Nature of the Case and Issue(s) Presented:  Plaintiffs commenced this lawsuit on February 20, 2013 and filed an amended complaint on March 15, 2013 asserting infringement of the ’241 patent, the ’987 patent, and the ’189 patent against various generic drug company defendants. Then each defendant filed a motion to dismiss. Before the Court were defendants’ motions to dismiss Count II relating to infringement of the ’987 patent pursuant to Fed. R. Civ. P. 12(b)(6) and Apotex’s motion for judicial notice of the FDA’s Response to plaintiffs’ Citizen Petition.

The court granted, in part, the motions to dismiss Count II with respect to 35 U.S.C. §§ 271(e)(2) and (b), and denied, in part, with respect to 35 U.S.C. § 271(c).

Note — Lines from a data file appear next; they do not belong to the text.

## src/rtl/spart_bus_if.sv

```systemverilog
// ---------------------------------------------------------------------------
// spart_bus_if -- processor-side register bus of the SPART controller.
//
// Signals
//   iocs    chip select; qualifies every access
//   iorw    1 = read, 0 = write
//   ioaddr  register select: 00 data, 01 status, 10 divisor low, 11 divisor high
//   wdata   write data
//   rdata   read data, driven combinationally by the controller
//
// Modports
//   master  the processor / bus side (drives the access, samples rdata)
//   slave   the SPART controller (receives the access, drives rdata)
// ---------------------------------------------------------------------------
interface spart_bus_if;
  logic       iocs;
  logic       iorw;
  logic [1:0] ioaddr;
  logic [7:0] wdata;
  logic [7:0] rdata;

  modport master (
    output iocs,
    output iorw,
    output ioaddr,
    output wdata,
    input  rdata
  );

  modport slave (
    input  iocs,
    input  iorw,
    input  ioaddr,
    input  wdata,
    output rdata
  );
endinterface : spart_bus_if

```

## src/rtl/spart_ctrl.sv

```systemverilog
// ---------------------------------------------------------------------------
// spart_ctrl -- register/control block of a simple serial port.
//
// Holds the baud divisor and generates the 16x oversample tick, buffers one
// received byte with data-available / overrun flags, and buffers one byte for
// the transmitter behind a small launch FSM.
//
// Ports
//   clk       system clock, all state updates on the rising edge
//   rst       asynchronous, active-high reset
//   bus       register bus (spart_bus_if.slave): iocs, iorw, ioaddr, wdata, rdata
//   enable    16x baud tick, one clk wide
//   rx_byte   byte from the receiver
//   rx_valid  one-cycle strobe, rx_byte valid
//   tx_ready  transmitter idle and able to accept a byte
//   tx_start  one-cycle launch strobe to the transmitter
//   tx_data   byte to the transmitter (always equal to the tx hold register)
//   rda       receive data available
//   tbr       transmit buffer ready (empty)
//
// Register map
//   00  read: received byte (clears rda)      write: byte to transmit
//   01  read: {5'b0, overrun, tbr, rda}       (clears overrun)
//   10  divisor[7:0]   read/write
//   11  divisor[15:8]  read/write
// ---------------------------------------------------------------------------
module spart_ctrl #(
  parameter logic [15:0] DEFAULT_DIV = 16'd325  // 50 MHz clk, 9600 baud, 16x
) (
  input  logic             clk,
  input  logic             rst,
  spart_bus_if.slave       bus,
  output logic             enable,
  input  logic [7:0]       rx_byte,
  input  logic             rx_valid,
  input  logic             tx_ready,
  output logic             tx_start,
  output logic [7:0]       tx_data,
  output logic             rda,
  output logic             tbr
);

  typedef enum logic [1:0] {
    ADDR_DATA   = 2'b00,
    ADDR_STATUS = 2'b01,
    ADDR_DIV_LO = 2'b10,
    ADDR_DIV_HI = 2'b11
  } addr_e;

  typedef enum logic [1:0] {
    TX_EMPTY = 2'b00,
    TX_FULL  = 2'b01,
    TX_HOLD  = 2'b10
  } tx_state_e;

  // -------------------------------------------------------------------------
  // Bus access decode: every cycle with iocs high is exactly one access.
  // -------------------------------------------------------------------------
  logic  wr_en;
  logic  rd_en;
  addr_e addr;

  assign wr_en = bus.iocs & ~bus.iorw;
  assign rd_en = bus.iocs &  bus.iorw;
  assign addr  = addr_e'(bus.ioaddr);

  logic data_wr;
  logic div_lo_wr;
  logic div_hi_wr;
  logic div_wr;
  logic data_rd;
  logic stat_rd;

  assign data_wr   = wr_en && (addr == ADDR_DATA);
  assign div_lo_wr = wr_en && (addr == ADDR_DIV_LO);
  assign div_hi_wr = wr_en && (addr == ADDR_DIV_HI);
  assign div_wr    = div_lo_wr | div_hi_wr;
  assign data_rd   = rd_en && (addr == ADDR_DATA);
  assign stat_rd   = rd_en && (addr == ADDR_STATUS);

  // -------------------------------------------------------------------------
  // Baud divisor and tick generator
  // -------------------------------------------------------------------------
  logic [15:0] divisor;
  logic [15:0] div_next;
  logic [15:0] baud_cnt;

  // Byte-wise update of the divisor; the untouched byte keeps its value.
  always_comb begin
    // NOTE: every signal assigned in a combinational block gets a default
    // first, so no path can leave it unassigned and infer a latch.
    div_next = divisor;
    if (div_lo_wr) div_next[7:0]  = bus.wdata;
    if (div_hi_wr) div_next[15:8] = bus.wdata;
  end

  always_ff @(posedge clk or posedge rst) begin
    if (rst) begin
      // NOTE: state registers use non-blocking assignments so every flop
      // samples the pre-edge values, independent of statement order.
      divisor <= DEFAULT_DIV;
    end else begin
      divisor <= div_next;
    end
  end

  // Down-counter: counts divisor..0, so the tick period is divisor + 1.
  // A divisor write restarts the count from the new value on the same edge.
  // With a zero divisor the reload value is zero, which holds the counter.
  always_ff @(posedge clk or posedge rst) begin
    if (rst) begin
      baud_cnt <= DEFAULT_DIV;
    end else if (div_wr) begin
      baud_cnt <= div_next;
    end else if (baud_cnt == 16'd0) begin
      baud_cnt <= divisor;
    end else begin
      baud_cnt <= baud_cnt - 16'd1;
    end
  end

  // Tick is the terminal-count cycle; suppressed while the divisor is zero
  // and in the cycle a divisor write restarts the count.
  assign enable = (baud_cnt == 16'd0) && (divisor != 16'd0) && !div_wr;

  // -------------------------------------------------------------------------
  // Receive holding register and flags
  // -------------------------------------------------------------------------
  logic [7:0] rx_hold;
  logic       overrun;
  logic       rx_lost;

  // A new byte is only "lost" if the previous one is still unread; a data
  // read in the same cycle consumes the old byte, so that is not an overrun.
  assign rx_lost = rx_valid && rda && !data_rd;

  always_ff @(posedge clk or posedge rst) begin
    if (rst) begin
      rx_hold <= 8'h00;
      rda     <= 1'b0;
    end else if (rx_valid) begin
      rx_hold <= rx_byte;
      rda     <= 1'b1;
    end else if (data_rd) begin
      rda     <= 1'b0;
    end
  end

  // Setting wins over the status-read clear so an overrun that happens in
  // the same cycle as the status read is not lost.
  always_ff @(posedge clk or posedge rst) begin
    if (rst) begin
      overrun <= 1'b0;
    end else if (rx_lost) begin
      overrun <= 1'b1;
    end else if (stat_rd) begin
      overrun <= 1'b0;
    end
  end

  // -------------------------------------------------------------------------
  // Transmit buffer FSM
  //   TX_EMPTY --data write--> TX_FULL --tx_ready--> TX_HOLD --> TX_EMPTY
  // TX_HOLD spends one cycle ignoring tx_ready so the transmitter has time
  // to drop it after the launch strobe; without it a slow tx_ready could
  // launch the same byte twice.
  // -------------------------------------------------------------------------
  tx_state_e  tx_state_q;
  tx_state_e  tx_state_d;
  logic [7:0] tx_hold_q;
  logic       tx_start_q;
  logic       load_hold;
  logic       launch;

  always_comb begin
    tx_state_d = tx_state_q;
    load_hold  = 1'b0;
    launch     = 1'b0;
    unique case (tx_state_q)
      TX_EMPTY: begin
        if (data_wr) begin
          load_hold  = 1'b1;
          tx_state_d = TX_FULL;
        end
      end
      TX_FULL: begin
        if (tx_ready) begin
          launch     = 1'b1;
          tx_state_d = TX_HOLD;
        end
      end
      TX_HOLD: begin
        tx_state_d = TX_EMPTY;
      end
      default: begin
        tx_state_d = TX_EMPTY;
      end
    endcase
  end

  // Data writes outside TX_EMPTY never reach the hold register, so a byte
  // already queued for the transmitter cannot be corrupted.
  always_ff @(posedge clk or posedge rst) begin
    if (rst) begin
      tx_state_q <= TX_EMPTY;
      tx_hold_q  <= 8'h00;
      tx_start_q <= 1'b0;
    end else begin
      tx_state_q <= tx_state_d;
      tx_start_q <= launch;
      if (load_hold) begin
        tx_hold_q <= bus.wdata;
      end
    end
  end

  assign tx_start = tx_start_q;
  assign tx_data  = tx_hold_q;
  assign tbr      = (tx_state_q == TX_EMPTY);

  // -------------------------------------------------------------------------
  // Read data mux; idle bus reads as zero.
  // -------------------------------------------------------------------------
  always_comb begin
    bus.rdata = 8'h00;
    if (rd_en) begin
      unique case (addr)
        ADDR_DATA:   bus.rdata = rx_hold;
        ADDR_STATUS: bus.rdata = {5'b00000, overrun, tbr, rda};
        ADDR_DIV_LO: bus.rdata = divisor[7:0];
        ADDR_DIV_HI: bus.rdata = divisor[15:8];
        default:     bus.rdata = 8'h00;
      endcase
    end
  end

endmodule : spart_ctrl

```

## src/flat_wrapper.sv

```systemverilog
// flat-port wrapper written by rule: the top's interface ports become plain ports
module spart_ctrl_flat 
#(
  parameter logic [15:0] DEFAULT_DIV = 16'd325                               
)
  (clk, rst, enable, rx_byte, rx_valid, tx_ready, tx_start, tx_data, rda, tbr, bus_iocs, bus_iorw, bus_ioaddr, bus_wdata, bus_rdata);
  spart_bus_if bus_i ();
  input  logic clk;
  input  logic rst;
  output logic enable;
  input  logic [7:0] rx_byte;
  input  logic rx_valid;
  input  logic tx_ready;
  output logic tx_start;
  output logic [7:0] tx_data;
  output logic rda;
  output logic tbr;
  input wire logic [$bits(bus_i.iocs)-1:0] bus_iocs;
  input wire logic [$bits(bus_i.iorw)-1:0] bus_iorw;
  input wire logic [$bits(bus_i.ioaddr)-1:0] bus_ioaddr;
  input wire logic [$bits(bus_i.wdata)-1:0] bus_wdata;
  output wire logic [$bits(bus_i.rdata)-1:0] bus_rdata;
  assign bus_i.iocs = bus_iocs;
  assign bus_i.iorw = bus_iorw;
  assign bus_i.ioaddr = bus_ioaddr;
  assign bus_i.wdata = bus_wdata;
  assign bus_rdata = bus_i.rdata;
  spart_ctrl #(.DEFAULT_DIV(DEFAULT_DIV)) u_core (.clk(clk), .rst(rst), .bus(bus_i), .enable(enable), .rx_byte(rx_byte), .rx_valid(rx_valid), .tx_ready(tx_ready), .tx_start(tx_start), .tx_data(tx_data), .rda(rda), .tbr(tbr));
endmodule
```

The court also granted Apotex’s motion to dismiss with respect to Count III. The court also granted Apotex’s motion for Judicial Notice.

Why Defendants Prevailed:  Defendants prevailed in dismissing Count II (infringement of the ’987 patent) because the court determined that plaintiffs failed to plead facts showing how certain defendants could infringe the patent when their proposed ANDA product labeling would not include an indication for osteoporosis—the patented use. The ’987 patent claims a method of using zoledronic acid to treat osteoporosis. Certain defendants filed Section viii certifications asserting that their proposed labels will not indicate osteoporosis—the patented use for Reclast. Plaintiffs did not demonstrate how certain defendants’ section viii certifications were misleading or improper. The court took judicial notice of the FDA’s response to Plaintiffs’ Citizen Petition since it was a matter of public record that was not available during the briefing stage. Pointing to the FDA’s Response, the court noted that the response supports the defendants’ position that the section viii certifications are not misleading. Thus, the court dismissed plaintiffs’ §271(e)(2) infringement claim.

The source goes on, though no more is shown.